DIRECTIONS FOR THIS TASK -
Please work out how many lines include the word "inverters" in the entries, and reply with only the count.

DATASET RECORDS -
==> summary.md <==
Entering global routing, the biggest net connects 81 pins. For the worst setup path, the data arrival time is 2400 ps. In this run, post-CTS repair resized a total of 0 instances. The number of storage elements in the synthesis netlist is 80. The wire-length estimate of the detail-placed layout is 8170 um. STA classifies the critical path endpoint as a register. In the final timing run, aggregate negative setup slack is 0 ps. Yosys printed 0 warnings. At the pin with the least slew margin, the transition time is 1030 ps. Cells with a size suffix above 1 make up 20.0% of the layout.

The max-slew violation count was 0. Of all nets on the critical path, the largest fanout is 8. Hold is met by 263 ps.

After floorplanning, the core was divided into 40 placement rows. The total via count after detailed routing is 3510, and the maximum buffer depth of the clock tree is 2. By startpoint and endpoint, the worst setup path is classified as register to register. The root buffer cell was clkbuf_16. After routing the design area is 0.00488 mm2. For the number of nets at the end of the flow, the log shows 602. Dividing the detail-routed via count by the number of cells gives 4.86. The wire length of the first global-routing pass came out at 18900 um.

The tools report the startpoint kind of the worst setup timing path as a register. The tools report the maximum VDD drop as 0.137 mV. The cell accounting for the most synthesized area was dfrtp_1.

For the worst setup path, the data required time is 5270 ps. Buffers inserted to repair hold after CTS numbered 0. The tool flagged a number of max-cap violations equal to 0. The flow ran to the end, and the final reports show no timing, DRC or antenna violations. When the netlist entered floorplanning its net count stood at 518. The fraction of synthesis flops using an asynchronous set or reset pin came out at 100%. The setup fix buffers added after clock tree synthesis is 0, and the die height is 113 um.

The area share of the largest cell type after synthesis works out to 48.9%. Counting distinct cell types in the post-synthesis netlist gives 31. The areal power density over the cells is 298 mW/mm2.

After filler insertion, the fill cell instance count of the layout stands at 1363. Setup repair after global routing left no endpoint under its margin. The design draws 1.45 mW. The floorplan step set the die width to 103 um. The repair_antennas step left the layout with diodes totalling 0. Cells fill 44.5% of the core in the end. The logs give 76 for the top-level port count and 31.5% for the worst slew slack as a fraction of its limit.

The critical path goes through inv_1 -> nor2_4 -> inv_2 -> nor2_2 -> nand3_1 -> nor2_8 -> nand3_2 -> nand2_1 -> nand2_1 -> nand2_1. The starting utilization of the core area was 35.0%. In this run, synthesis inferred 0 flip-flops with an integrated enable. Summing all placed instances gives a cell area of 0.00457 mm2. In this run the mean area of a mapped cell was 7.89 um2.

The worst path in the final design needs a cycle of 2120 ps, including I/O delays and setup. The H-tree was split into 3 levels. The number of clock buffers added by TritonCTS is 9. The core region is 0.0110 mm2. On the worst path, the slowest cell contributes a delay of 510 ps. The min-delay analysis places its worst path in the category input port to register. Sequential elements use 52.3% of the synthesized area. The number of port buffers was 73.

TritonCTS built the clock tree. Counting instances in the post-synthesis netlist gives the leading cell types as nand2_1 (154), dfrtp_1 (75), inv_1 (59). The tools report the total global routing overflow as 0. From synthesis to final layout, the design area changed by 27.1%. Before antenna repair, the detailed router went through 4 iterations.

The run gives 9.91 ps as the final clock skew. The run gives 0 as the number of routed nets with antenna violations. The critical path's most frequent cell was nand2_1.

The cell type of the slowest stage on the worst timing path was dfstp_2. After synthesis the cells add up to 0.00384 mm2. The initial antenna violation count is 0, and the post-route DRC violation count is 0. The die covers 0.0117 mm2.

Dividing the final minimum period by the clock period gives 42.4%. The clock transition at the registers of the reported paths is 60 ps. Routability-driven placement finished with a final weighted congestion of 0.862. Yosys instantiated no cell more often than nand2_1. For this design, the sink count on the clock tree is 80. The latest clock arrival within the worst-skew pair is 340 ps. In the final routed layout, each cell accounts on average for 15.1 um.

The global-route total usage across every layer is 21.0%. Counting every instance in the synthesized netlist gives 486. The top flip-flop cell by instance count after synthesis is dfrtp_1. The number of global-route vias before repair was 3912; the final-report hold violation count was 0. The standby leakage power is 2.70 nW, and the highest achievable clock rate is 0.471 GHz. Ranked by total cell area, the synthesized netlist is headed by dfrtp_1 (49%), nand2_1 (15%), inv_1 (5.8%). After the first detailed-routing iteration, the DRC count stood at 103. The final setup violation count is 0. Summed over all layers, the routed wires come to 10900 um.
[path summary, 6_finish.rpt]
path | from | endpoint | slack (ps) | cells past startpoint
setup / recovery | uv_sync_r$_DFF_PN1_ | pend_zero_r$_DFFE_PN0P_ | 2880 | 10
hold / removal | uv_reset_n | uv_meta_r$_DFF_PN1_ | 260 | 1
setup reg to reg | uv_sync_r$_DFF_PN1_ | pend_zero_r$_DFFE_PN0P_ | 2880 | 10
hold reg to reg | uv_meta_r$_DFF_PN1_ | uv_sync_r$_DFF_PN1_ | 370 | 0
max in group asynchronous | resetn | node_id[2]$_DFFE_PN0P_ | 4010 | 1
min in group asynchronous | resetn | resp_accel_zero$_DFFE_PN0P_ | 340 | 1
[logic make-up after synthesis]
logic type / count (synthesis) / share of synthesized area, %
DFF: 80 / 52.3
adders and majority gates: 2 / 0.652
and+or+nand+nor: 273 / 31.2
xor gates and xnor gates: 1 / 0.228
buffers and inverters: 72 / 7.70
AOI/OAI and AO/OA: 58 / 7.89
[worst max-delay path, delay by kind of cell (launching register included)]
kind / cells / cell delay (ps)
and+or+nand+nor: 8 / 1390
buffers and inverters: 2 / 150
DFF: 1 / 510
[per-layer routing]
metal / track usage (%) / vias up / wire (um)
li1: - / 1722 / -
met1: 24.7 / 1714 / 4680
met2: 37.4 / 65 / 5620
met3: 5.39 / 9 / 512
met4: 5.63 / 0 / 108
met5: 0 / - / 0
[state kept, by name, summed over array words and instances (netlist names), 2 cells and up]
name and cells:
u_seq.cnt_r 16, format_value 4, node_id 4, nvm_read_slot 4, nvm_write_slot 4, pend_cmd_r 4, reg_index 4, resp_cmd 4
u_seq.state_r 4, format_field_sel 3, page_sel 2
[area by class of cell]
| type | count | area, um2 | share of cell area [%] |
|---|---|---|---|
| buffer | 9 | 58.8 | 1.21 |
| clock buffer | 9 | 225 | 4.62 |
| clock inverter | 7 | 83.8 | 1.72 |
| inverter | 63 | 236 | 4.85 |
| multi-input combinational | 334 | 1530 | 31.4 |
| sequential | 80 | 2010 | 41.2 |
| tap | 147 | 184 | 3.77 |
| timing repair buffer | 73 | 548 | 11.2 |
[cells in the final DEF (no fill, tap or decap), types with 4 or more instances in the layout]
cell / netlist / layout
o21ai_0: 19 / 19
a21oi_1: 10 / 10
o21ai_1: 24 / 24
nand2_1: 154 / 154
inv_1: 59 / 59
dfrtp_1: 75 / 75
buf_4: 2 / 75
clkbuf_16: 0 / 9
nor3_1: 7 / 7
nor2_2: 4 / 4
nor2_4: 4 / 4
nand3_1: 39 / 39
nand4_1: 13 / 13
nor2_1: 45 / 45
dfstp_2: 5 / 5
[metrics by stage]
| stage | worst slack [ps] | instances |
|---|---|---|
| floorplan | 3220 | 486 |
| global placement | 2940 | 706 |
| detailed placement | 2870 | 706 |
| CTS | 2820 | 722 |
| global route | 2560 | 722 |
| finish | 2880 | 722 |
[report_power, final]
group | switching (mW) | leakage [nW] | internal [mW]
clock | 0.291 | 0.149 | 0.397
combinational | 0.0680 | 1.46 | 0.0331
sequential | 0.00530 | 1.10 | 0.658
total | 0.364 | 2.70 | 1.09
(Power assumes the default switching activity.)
`src/hw/spisc_pkg.sv`:
```
package spisc_pkg;

   // register indices; the byte address is four times the index
   localparam logic [2:0] IDX_CTRL1  = 3'h0;
   localparam logic [2:0] IDX_CTRL2  = 3'h1;
   localparam logic [2:0] IDX_BAUD   = 3'h2;
   localparam logic [2:0] IDX_STATUS = 3'h3;
   localparam logic [2:0] IDX_DATA   = 3'h5;

   // first_control_register fields
   localparam int CTRL1_ENABLE_BIT = 6;
   localparam int CTRL1_CSEL_BIT   = 4;
   localparam int CTRL1_CLOCK_POLARITY_BIT   = 3;
   localparam int CTRL1_CLOCK_PHASE_BIT   = 2;
   // second_control_register fields
   localparam int CTRL2_MFDE_BIT   = 4;
   // rate register fields
   localparam int BAUD_PRE_LSB     = 4;
   localparam int BAUD_SEL_LSB     = 0;
   // transfer_status fields
   localparam int STAT_TC_BIT      = 7;
   localparam int STAT_TE_BIT      = 5;
   localparam int STAT_MF_BIT      = 4;

   localparam logic [7:0] CTRL1_RESET = 8'h04;
   localparam logic [7:0] CTRL2_RESET = 8'h00;
   localparam logic [7:0] BAUD_RESET  = 8'h00;

   // eight bits per byte, sixteen clock edges per byte
   localparam logic [2:0] LAST_BIT  = 3'h7;
   localparam logic [3:0] LAST_EDGE = 4'hF;

   typedef enum logic [1:0] {
      SPISC_IDLE = 2'b00,
      SPISC_LEAD = 2'b01,
      SPISC_RUN  = 2'b10
   } spisc_state_t;

endpackage

```
`src/hw/spisc_rate_div.sv`:
```
`timescale 1ns/1ns
module spisc_rate_div (
   input  wire logic       sys_clk_in,
   input  wire logic       rst_b_in,
   input  wire logic       clear_in,
   input  wire logic [2:0] preselect_in,
   input  wire logic [2:0] select_in,
   output logic            tick_out
);
   // one tick per half serial clock: (pre + 1) * 2^sel bus cycles
   logic [10:0] half_m1;
   logic [10:0] cnt_reg;

   assign half_m1 = 11'(({8'h00, preselect_in} + 11'h001) << select_in)
                    - 11'h001;

   always_ff @(posedge sys_clk_in or negedge rst_b_in) begin
      if (!rst_b_in) begin
         cnt_reg  <= 11'h000;
         tick_out <= 1'b0;
      end else if (clear_in) begin
         cnt_reg  <= 11'h000;
         tick_out <= 1'b0;
      end else if (cnt_reg == half_m1) begin
         cnt_reg  <= 11'h000;
         tick_out <= 1'b1;
      end else begin
         cnt_reg  <= cnt_reg + 11'h001;
         tick_out <= 1'b0;
      end
   end
endmodule

```
`src/hw/spisc_core.sv`:
```
// Implementation choice: register access over Avalon-MM.
`timescale 1ns/1ns
module spisc_core (
   input  wire logic        sys_clk_in,
   input  wire logic        rst_b_in,
   input  wire logic [2:0]  address_in,
   input  wire logic        read_in,
   input  wire logic        write_in,
   input  wire logic [3:0]  byteenable_in,
   input  wire logic [31:0] writedata_in,
   output logic [31:0]      readdata_out,
   output logic             waitrequest_out,
   input  wire logic        sck_in,
   output logic             sck_out,
   output logic             sck_oe_out,
   input  wire logic        mosi_in,
   output logic             mosi_out,
   output logic             mosi_oe_out,
   input  wire logic        miso_in,
   output logic             miso_out,
   output logic             miso_oe_out,
   input  wire logic        ss_b_in
);
   logic [7:0]   ctrl1_reg;
   logic [7:0]   ctrl2_reg;
   logic [7:0]   baud_reg;
   logic [7:0]   tx_buf_reg;
   logic [7:0]   rx_buf_reg;
   logic [7:0]   shift_reg;
   logic [7:0]   rx_byte;
   logic [7:0]   rd_mux;
   logic         tc_flag_reg;
   logic         te_flag_reg;
   logic         mf_flag_reg;
   logic         tc_armed_reg;
   logic         te_armed_reg;
   logic         mf_armed_reg;
   logic         latch_reg;
   logic         sck_prev_reg;
   logic [2:0]   bit_cnt_reg;
   logic [3:0]   edge_cnt_reg;
   spisc_pkg::spisc_state_t state_reg;

   logic rd_acc, wr_acc;
   logic stat_rd, data_rd, data_wr, ctrl1_wr;
   logic enable, master, clock_polarity, clock_phase, mfde;
   logic tick, mf_evt, cfg_chg, abort;
   logic tc_clear, tx_load, tx_take;
   logic edge_evt, odd_edge, sample_edge, shift_edge, done, din, busy;

   assign enable = ctrl1_reg[spisc_pkg::CTRL1_ENABLE_BIT];
   assign master = ctrl1_reg[spisc_pkg::CTRL1_CSEL_BIT];
   assign clock_polarity   = ctrl1_reg[spisc_pkg::CTRL1_CLOCK_POLARITY_BIT];
   assign clock_phase   = ctrl1_reg[spisc_pkg::CTRL1_CLOCK_PHASE_BIT];
   assign mfde   = ctrl2_reg[spisc_pkg::CTRL2_MFDE_BIT];

   // bus: every access answers on the cycle after it is first seen
   assign rd_acc   = read_in & ~waitrequest_out;
   assign wr_acc   = write_in & ~waitrequest_out & byteenable_in[0];
   assign stat_rd  = rd_acc && address_in == spisc_pkg::IDX_STATUS;
   assign data_rd  = rd_acc && address_in == spisc_pkg::IDX_DATA;
   assign data_wr  = wr_acc && address_in == spisc_pkg::IDX_DATA;
   assign ctrl1_wr = wr_acc && address_in == spisc_pkg::IDX_CTRL1;

   always_ff @(posedge sys_clk_in or negedge rst_b_in) begin
      if (!rst_b_in) begin
         waitrequest_out <= 1'b1;
      end else begin
         waitrequest_out <= ~((read_in | write_in) & waitrequest_out);
      end
   end

   always_comb begin
      rd_mux = 8'h00;
      unique case (address_in)
         spisc_pkg::IDX_CTRL1:  rd_mux = ctrl1_reg;
         spisc_pkg::IDX_CTRL2:  rd_mux = ctrl2_reg;
         spisc_pkg::IDX_BAUD:   rd_mux = baud_reg;
         spisc_pkg::IDX_STATUS: begin
            rd_mux[spisc_pkg::STAT_TC_BIT] = tc_flag_reg;
            rd_mux[spisc_pkg::STAT_TE_BIT] = te_flag_reg;
            rd_mux[spisc_pkg::STAT_MF_BIT] = mf_flag_reg;
         end
         spisc_pkg::IDX_DATA:   rd_mux = rx_buf_reg;
         default:               rd_mux = 8'h00;
      endcase
   end

   always_ff @(posedge sys_clk_in or negedge rst_b_in) begin
      if (!rst_b_in) begin
         readdata_out <= 32'h0000_0000;
      end else if (read_in && waitrequest_out) begin
         readdata_out <= {24'h00_0000, rd_mux};
      end
   end

   // a fault drops master mode at once, even against a same-cycle write
   assign mf_evt = enable & master & mfde & ~ss_b_in;
   // master config edits kill the byte in flight
   assign cfg_chg = master &
                    ((ctrl1_wr && writedata_in[3:2] != ctrl1_reg[3:2]) ||
                     (wr_acc && address_in == spisc_pkg::IDX_BAUD));

   always_ff @(posedge sys_clk_in or negedge rst_b_in) begin
      if (!rst_b_in) begin
         ctrl1_reg <= spisc_pkg::CTRL1_RESET;
      end else begin
         if (ctrl1_wr) begin
            ctrl1_reg <= writedata_in[7:0];
         end
         if (mf_evt) begin
            ctrl1_reg[spisc_pkg::CTRL1_CSEL_BIT] <= 1'b0;
         end
      end
   end

   always_ff @(posedge sys_clk_in or negedge rst_b_in) begin
      if (!rst_b_in) begin
         ctrl2_reg <= spisc_pkg::CTRL2_RESET;
         baud_reg  <= spisc_pkg::BAUD_RESET;
      end else if (wr_acc) begin
         if (address_in == spisc_pkg::IDX_CTRL2) begin
            ctrl2_reg <= writedata_in[7:0];
         end
         if (address_in == spisc_pkg::IDX_BAUD) begin
            baud_reg <= writedata_in[7:0] & 8'h77;
         end
      end
   end

   // a status read arms each clear sequence with the flag value it saw
   always_ff @(posedge sys_clk_in or negedge rst_b_in) begin
      if (!rst_b_in) begin
         tc_armed_reg <= 1'b0;
         te_armed_reg <= 1'b0;
         mf_armed_reg <= 1'b0;
      end else begin
         if (stat_rd) begin
            tc_armed_reg <= tc_flag_reg;
            te_armed_reg <= te_flag_reg;
            mf_armed_reg <= mf_flag_reg;
         end else begin
            if (data_rd) tc_armed_reg <= 1'b0;
            if (data_wr) te_armed_reg <= 1'b0;
            if (ctrl1_wr) mf_armed_reg <= 1'b0;
         end
      end
   end

   assign tc_clear = data_rd & tc_armed_reg;
   assign tx_load  = data_wr & te_armed_reg & te_flag_reg;

   always_ff @(posedge sys_clk_in or negedge rst_b_in) begin
      if (!rst_b_in) begin
         tc_flag_reg <= 1'b0;
      end else if (done) begin
         tc_flag_reg <= 1'b1;
      end else if (tc_clear) begin
         tc_flag_reg <= 1'b0;
      end
   end

   // a byte landing on an unserviced flag is thrown away
   always_ff @(posedge sys_clk_in or negedge rst_b_in) begin
      if (!rst_b_in) begin
         rx_buf_reg <= 8'h00;
      end else if (done && !(tc_flag_reg && !tc_clear)) begin
         rx_buf_reg <= rx_byte;
      end
   end

   always_ff @(posedge sys_clk_in or negedge rst_b_in) begin
      if (!rst_b_in) begin
         te_flag_reg <= 1'b1;
         tx_buf_reg  <= 8'h00;
      end else if (tx_load) begin
         te_flag_reg <= 1'b0;
         tx_buf_reg  <= writedata_in[7:0];
      end else if (tx_take) begin
         te_flag_reg <= 1'b1;
      end
   end

   always_ff @(posedge sys_clk_in or negedge rst_b_in) begin
      if (!rst_b_in) begin
         mf_flag_reg <= 1'b0;
      end else if (mf_evt) begin
         mf_flag_reg <= 1'b1;
      end else if (ctrl1_wr && mf_armed_reg) begin
         mf_flag_reg <= 1'b0;
      end
   end

   spisc_rate_div u_rate_div (
      .sys_clk_in   (sys_clk_in),
      .rst_b_in     (rst_b_in),
      .clear_in     (state_reg == spisc_pkg::SPISC_IDLE),
      .preselect_in (baud_reg[spisc_pkg::BAUD_PRE_LSB +: 3]),
      .select_in    (baud_reg[spisc_pkg::BAUD_SEL_LSB +: 3]),
      .tick_out     (tick)
   );

   // slave edges come from sampling sck, so it must be slower than
   // half the bus clock; the fastest divisor works only as master
   assign abort = mf_evt | cfg_chg | ~enable |
                  (~master & ss_b_in);
   assign busy  = master ? (state_reg != spisc_pkg::SPISC_IDLE)
                         : (edge_cnt_reg != 4'h0);
   assign tx_take = enable & ~te_flag_reg & ~busy & ~abort &
                    ~(~master & edge_evt);
   assign edge_evt = master
      ? (state_reg == spisc_pkg::SPISC_RUN && tick)
      : (enable && !ss_b_in && sck_in != sck_prev_reg);
   assign odd_edge    = ~edge_cnt_reg[0];
   assign sample_edge = edge_evt & (clock_phase ? ~odd_edge : odd_edge);
   assign shift_edge  = edge_evt & ~sample_edge &
                        ~(clock_phase & edge_cnt_reg == 4'h0);
   assign din = master ? miso_in : mosi_in;
   // with phase one the last sample edge also makes the eighth shift
   assign done = ~abort && bit_cnt_reg == spisc_pkg::LAST_BIT &&
                 (clock_phase ? sample_edge : shift_edge);
   assign rx_byte = {shift_reg[6:0], clock_phase ? din : latch_reg};

   always_ff @(posedge sys_clk_in or negedge rst_b_in) begin
      if (!rst_b_in) begin
         sck_prev_reg <= 1'b0;
      end else begin
         sck_prev_reg <= sck_in;
      end
   end

   always_ff @(posedge sys_clk_in or negedge rst_b_in) begin
      if (!rst_b_in) begin
         state_reg <= spisc_pkg::SPISC_IDLE;
      end else if (abort || done) begin
         state_reg <= spisc_pkg::SPISC_IDLE;
      end else begin
         unique case (state_reg)
            spisc_pkg::SPISC_IDLE:
               if (tx_take && master) state_reg <= spisc_pkg::SPISC_LEAD;
            spisc_pkg::SPISC_LEAD: // a full sck of setup before edge one: one tick here, one more in RUN
               if (tick) state_reg <= spisc_pkg::SPISC_RUN;
            spisc_pkg::SPISC_RUN:
               state_reg <= spisc_pkg::SPISC_RUN;
            default:
               state_reg <= spisc_pkg::SPISC_IDLE;
         endcase
      end
   end

   always_ff @(posedge sys_clk_in or negedge rst_b_in) begin
      if (!rst_b_in) begin
         edge_cnt_reg <= 4'h0;
         bit_cnt_reg  <= 3'h0;
      end else if (abort || done) begin
         edge_cnt_reg <= 4'h0;
         bit_cnt_reg  <= 3'h0;
      end else begin
         if (edge_evt) edge_cnt_reg <= edge_cnt_reg + 4'h1;
         if (shift_edge) bit_cnt_reg <= bit_cnt_reg + 3'h1;
      end
   end

   // msb first regardless of polarity
   always_ff @(posedge sys_clk_in or negedge rst_b_in) begin
      if (!rst_b_in) begin
         shift_reg <= 8'h00;
         latch_reg <= 1'b0;
      end else begin
         if (sample_edge) latch_reg <= din;
         if (tx_take) begin
            shift_reg <= tx_buf_reg;
         end else if (done) begin
            shift_reg <= rx_byte;
         end else if (shift_edge && !abort) begin
            shift_reg <= {shift_reg[6:0], latch_reg};
         end
      end
   end

   // pins: only driven while enabled, and only in the role's direction
   always_ff @(posedge sys_clk_in or negedge rst_b_in) begin
      if (!rst_b_in) begin
         sck_out     <= 1'b0;
         sck_oe_out  <= 1'b0;
         mosi_out    <= 1'b0;
         mosi_oe_out <= 1'b0;
         miso_out    <= 1'b0;
         miso_oe_out <= 1'b0;
      end else begin
         if (state_reg == spisc_pkg::SPISC_IDLE || abort) begin
            sck_out <= clock_polarity;
         end else if (edge_evt) begin
            sck_out <= ~sck_out;
         end
         sck_oe_out  <= enable & master & ~mf_evt;
         mosi_oe_out <= enable & master & ~mf_evt;
         miso_oe_out <= enable & ~master & ~ss_b_in;
         mosi_out    <= shift_reg[7];
         miso_out    <= shift_reg[7];
      end
   end

   property p_tc_set;
      @(posedge sys_clk_in) disable iff (!rst_b_in)
      done && !tc_flag_reg |=> tc_flag_reg && rx_buf_reg == $past(rx_byte);
   endproperty
   a_tc_set: assert property (p_tc_set)
      else $error("complete flag or buffer not set after byte");

   property p_tc_clear;
      @(posedge sys_clk_in) disable iff (!rst_b_in)
      $fell(tc_flag_reg) |-> $past(data_rd && tc_armed_reg);
   endproperty
   a_tc_clear: assert property (p_tc_clear)
      else $error("complete flag cleared without read sequence");

   property p_te_load;
      @(posedge sys_clk_in) disable iff (!rst_b_in)
      data_wr && te_armed_reg && te_flag_reg |=>
         !te_flag_reg && tx_buf_reg == $past(writedata_in[7:0]);
   endproperty
   a_te_load: assert property (p_te_load)
      else $error("armed data write did not load transmit buffer");

   property p_wr_ignored;
      @(posedge sys_clk_in) disable iff (!rst_b_in)
      data_wr && !te_armed_reg |=> $stable(tx_buf_reg);
   endproperty
   a_wr_ignored: assert property (p_wr_ignored)
      else $error("unarmed data write changed transmit buffer");

   property p_fault;
      @(posedge sys_clk_in) disable iff (!rst_b_in)
      mf_evt |=> mf_flag_reg && !master && state_reg == spisc_pkg::SPISC_IDLE
                 ##1 !sck_oe_out && !mosi_oe_out;
   endproperty
   a_fault: assert property (p_fault)
      else $error("mode fault did not drop master mode");

   property p_mf_clear;
      @(posedge sys_clk_in) disable iff (!rst_b_in)
      $fell(mf_flag_reg) |-> $past(ctrl1_wr && mf_armed_reg);
   endproperty
   a_mf_clear: assert property (p_mf_clear)
      else $error("fault flag cleared without read sequence");

   property p_overrun;
      @(posedge sys_clk_in) disable iff (!rst_b_in)
      done && tc_flag_reg && !tc_clear |=> $stable(rx_buf_reg);
   endproperty
   a_overrun: assert property (p_overrun)
      else $error("unserviced byte overwritten");

   property p_queued;
      @(posedge sys_clk_in) disable iff (!rst_b_in)
      master && enable && !te_flag_reg && !abort &&
      state_reg == spisc_pkg::SPISC_IDLE |=>
         state_reg == spisc_pkg::SPISC_LEAD && te_flag_reg;
   endproperty
   a_queued: assert property (p_queued)
      else $error("queued byte not started");

   property p_bits;
      @(posedge sys_clk_in) disable iff (!rst_b_in)
      done |-> edge_cnt_reg == spisc_pkg::LAST_EDGE;
   endproperty
   a_bits: assert property (p_bits)
      else $error("byte ended off the sixteenth edge");

endmodule

```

EXERCISE RESPONSE -
2